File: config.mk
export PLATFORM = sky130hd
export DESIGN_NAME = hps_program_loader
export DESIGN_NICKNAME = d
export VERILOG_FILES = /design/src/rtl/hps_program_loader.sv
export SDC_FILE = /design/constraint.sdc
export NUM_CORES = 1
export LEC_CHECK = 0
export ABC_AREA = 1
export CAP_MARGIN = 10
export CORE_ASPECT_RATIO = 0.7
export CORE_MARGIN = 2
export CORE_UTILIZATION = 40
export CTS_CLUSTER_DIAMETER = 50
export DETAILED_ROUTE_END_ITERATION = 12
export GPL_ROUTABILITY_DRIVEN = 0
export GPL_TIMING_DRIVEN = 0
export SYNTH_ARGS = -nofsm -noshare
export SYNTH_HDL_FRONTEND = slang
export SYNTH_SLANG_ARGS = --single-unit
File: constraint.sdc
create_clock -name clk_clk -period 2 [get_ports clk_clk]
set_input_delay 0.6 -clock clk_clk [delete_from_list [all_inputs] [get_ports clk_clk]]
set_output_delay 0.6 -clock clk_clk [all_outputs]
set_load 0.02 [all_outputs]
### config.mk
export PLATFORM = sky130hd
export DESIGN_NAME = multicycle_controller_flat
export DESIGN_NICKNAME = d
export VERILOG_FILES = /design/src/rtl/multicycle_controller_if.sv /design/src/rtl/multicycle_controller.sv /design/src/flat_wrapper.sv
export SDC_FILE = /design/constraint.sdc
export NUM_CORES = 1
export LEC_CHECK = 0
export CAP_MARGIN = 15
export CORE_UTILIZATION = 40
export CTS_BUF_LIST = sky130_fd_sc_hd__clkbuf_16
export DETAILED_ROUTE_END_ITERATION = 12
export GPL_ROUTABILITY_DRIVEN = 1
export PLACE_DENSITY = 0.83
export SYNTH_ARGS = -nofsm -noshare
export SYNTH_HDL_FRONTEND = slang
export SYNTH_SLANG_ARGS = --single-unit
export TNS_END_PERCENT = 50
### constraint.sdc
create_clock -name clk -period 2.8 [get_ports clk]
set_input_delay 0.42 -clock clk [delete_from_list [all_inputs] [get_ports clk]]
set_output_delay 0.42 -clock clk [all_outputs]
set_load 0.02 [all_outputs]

---

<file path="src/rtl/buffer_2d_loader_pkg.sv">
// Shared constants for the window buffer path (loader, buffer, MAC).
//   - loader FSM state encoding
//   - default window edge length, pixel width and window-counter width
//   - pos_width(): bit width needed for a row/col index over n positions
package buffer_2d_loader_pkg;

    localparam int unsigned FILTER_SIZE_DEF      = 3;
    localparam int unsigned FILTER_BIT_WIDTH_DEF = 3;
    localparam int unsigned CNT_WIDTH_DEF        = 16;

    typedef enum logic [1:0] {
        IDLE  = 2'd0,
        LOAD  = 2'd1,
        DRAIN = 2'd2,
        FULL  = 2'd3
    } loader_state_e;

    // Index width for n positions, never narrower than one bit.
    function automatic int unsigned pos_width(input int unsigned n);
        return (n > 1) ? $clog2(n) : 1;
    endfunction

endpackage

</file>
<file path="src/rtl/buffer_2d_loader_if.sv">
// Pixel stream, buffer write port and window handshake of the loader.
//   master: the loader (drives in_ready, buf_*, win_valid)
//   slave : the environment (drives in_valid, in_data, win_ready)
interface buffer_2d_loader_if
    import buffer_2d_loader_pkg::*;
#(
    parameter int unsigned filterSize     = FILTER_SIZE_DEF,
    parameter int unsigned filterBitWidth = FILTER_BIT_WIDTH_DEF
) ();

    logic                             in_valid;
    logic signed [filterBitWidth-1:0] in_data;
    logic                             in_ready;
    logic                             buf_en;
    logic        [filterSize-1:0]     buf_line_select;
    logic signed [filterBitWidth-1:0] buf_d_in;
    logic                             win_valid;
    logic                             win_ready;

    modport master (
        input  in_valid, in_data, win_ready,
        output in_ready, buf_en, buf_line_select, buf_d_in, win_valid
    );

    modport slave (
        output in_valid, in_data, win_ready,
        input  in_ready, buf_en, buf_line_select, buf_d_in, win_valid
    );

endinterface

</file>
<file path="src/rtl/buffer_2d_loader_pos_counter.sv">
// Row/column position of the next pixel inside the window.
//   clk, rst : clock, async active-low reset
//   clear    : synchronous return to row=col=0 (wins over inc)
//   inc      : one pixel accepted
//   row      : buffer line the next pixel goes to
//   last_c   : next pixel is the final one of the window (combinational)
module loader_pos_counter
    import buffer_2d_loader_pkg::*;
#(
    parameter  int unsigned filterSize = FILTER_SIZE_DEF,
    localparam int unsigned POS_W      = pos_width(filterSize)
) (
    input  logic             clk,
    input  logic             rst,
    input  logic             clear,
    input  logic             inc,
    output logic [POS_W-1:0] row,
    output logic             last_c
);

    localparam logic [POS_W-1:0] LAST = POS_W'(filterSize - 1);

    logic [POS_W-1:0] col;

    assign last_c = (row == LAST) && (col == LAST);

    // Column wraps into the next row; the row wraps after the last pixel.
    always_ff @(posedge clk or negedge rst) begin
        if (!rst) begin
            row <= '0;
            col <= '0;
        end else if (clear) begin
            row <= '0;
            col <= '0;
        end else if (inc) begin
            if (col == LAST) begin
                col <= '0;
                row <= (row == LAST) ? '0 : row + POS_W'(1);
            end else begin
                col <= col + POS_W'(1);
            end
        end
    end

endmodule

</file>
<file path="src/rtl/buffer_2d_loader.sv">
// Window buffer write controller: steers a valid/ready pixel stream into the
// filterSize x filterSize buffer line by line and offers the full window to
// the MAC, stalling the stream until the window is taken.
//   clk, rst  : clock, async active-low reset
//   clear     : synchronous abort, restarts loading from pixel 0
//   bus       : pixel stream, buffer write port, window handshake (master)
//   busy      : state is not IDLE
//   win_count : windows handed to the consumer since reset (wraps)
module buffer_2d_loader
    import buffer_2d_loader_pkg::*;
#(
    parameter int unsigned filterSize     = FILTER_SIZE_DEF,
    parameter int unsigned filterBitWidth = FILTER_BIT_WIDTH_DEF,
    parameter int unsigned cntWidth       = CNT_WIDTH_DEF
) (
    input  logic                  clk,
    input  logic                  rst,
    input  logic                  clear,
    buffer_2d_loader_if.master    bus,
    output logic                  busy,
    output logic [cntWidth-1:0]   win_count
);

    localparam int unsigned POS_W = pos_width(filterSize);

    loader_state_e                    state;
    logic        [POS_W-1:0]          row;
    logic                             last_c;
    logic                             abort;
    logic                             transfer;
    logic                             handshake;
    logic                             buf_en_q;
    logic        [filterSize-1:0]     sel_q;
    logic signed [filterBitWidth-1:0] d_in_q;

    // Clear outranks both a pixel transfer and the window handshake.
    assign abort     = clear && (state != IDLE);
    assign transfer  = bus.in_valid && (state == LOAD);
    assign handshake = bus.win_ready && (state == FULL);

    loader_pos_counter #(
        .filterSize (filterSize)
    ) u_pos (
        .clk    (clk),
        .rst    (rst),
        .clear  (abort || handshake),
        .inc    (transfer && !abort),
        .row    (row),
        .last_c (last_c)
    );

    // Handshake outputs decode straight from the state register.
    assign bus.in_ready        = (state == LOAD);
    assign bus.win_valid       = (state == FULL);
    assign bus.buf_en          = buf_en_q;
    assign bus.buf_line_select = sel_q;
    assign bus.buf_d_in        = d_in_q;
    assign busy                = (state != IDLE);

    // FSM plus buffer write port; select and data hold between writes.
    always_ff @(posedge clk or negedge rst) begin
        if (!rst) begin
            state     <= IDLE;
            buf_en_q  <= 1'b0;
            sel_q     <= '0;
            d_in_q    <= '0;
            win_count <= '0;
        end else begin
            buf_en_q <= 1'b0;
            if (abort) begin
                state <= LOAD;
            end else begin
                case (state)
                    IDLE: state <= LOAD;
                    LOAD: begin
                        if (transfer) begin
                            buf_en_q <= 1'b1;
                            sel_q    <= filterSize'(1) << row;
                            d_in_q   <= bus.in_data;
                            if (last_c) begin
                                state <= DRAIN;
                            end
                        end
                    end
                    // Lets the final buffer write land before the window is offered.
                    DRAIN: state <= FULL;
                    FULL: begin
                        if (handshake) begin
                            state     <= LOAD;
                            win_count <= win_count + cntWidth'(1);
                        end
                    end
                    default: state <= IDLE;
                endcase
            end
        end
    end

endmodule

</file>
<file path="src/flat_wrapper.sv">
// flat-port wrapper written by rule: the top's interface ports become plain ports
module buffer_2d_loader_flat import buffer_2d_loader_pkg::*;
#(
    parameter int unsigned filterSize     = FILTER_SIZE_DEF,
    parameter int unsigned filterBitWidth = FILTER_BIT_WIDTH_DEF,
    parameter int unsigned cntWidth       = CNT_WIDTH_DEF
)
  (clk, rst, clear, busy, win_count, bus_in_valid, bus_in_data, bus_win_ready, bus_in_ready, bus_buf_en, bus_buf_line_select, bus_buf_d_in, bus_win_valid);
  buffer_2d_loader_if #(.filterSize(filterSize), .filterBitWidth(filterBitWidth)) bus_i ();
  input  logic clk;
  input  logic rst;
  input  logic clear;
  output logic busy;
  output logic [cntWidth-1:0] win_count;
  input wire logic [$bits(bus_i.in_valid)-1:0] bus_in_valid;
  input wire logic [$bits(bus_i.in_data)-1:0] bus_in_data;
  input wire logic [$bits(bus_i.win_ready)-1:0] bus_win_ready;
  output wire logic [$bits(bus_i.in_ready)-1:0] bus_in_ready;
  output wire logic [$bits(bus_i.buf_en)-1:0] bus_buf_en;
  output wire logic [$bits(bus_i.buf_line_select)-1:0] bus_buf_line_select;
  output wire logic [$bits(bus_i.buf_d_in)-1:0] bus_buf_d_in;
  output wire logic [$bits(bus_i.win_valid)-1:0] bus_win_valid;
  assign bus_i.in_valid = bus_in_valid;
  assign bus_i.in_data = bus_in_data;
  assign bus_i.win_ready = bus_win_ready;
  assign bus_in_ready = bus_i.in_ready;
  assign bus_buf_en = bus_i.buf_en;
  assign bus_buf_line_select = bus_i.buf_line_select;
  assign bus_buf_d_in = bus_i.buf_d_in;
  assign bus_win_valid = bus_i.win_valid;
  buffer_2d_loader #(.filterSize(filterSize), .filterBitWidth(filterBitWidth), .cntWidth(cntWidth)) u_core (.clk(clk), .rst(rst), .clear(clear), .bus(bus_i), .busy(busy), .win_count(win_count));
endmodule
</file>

THE PROBLEM. From the material above, copy exactly the lines between the line holding "assign bus_i.in_data = bus_in_data;" and the line holding "assign bus_win_valid = bus_i.win_valid;", inclusive, and only those.

RESPONSE BELOW.
  assign bus_i.in_data = bus_in_data;
  assign bus_i.win_ready = bus_win_ready;
  assign bus_in_ready = bus_i.in_ready;
  assign bus_buf_en = bus_i.buf_en;
  assign bus_buf_line_select = bus_i.buf_line_select;
  assign bus_buf_d_in = bus_i.buf_d_in;
  assign bus_win_valid = bus_i.win_valid;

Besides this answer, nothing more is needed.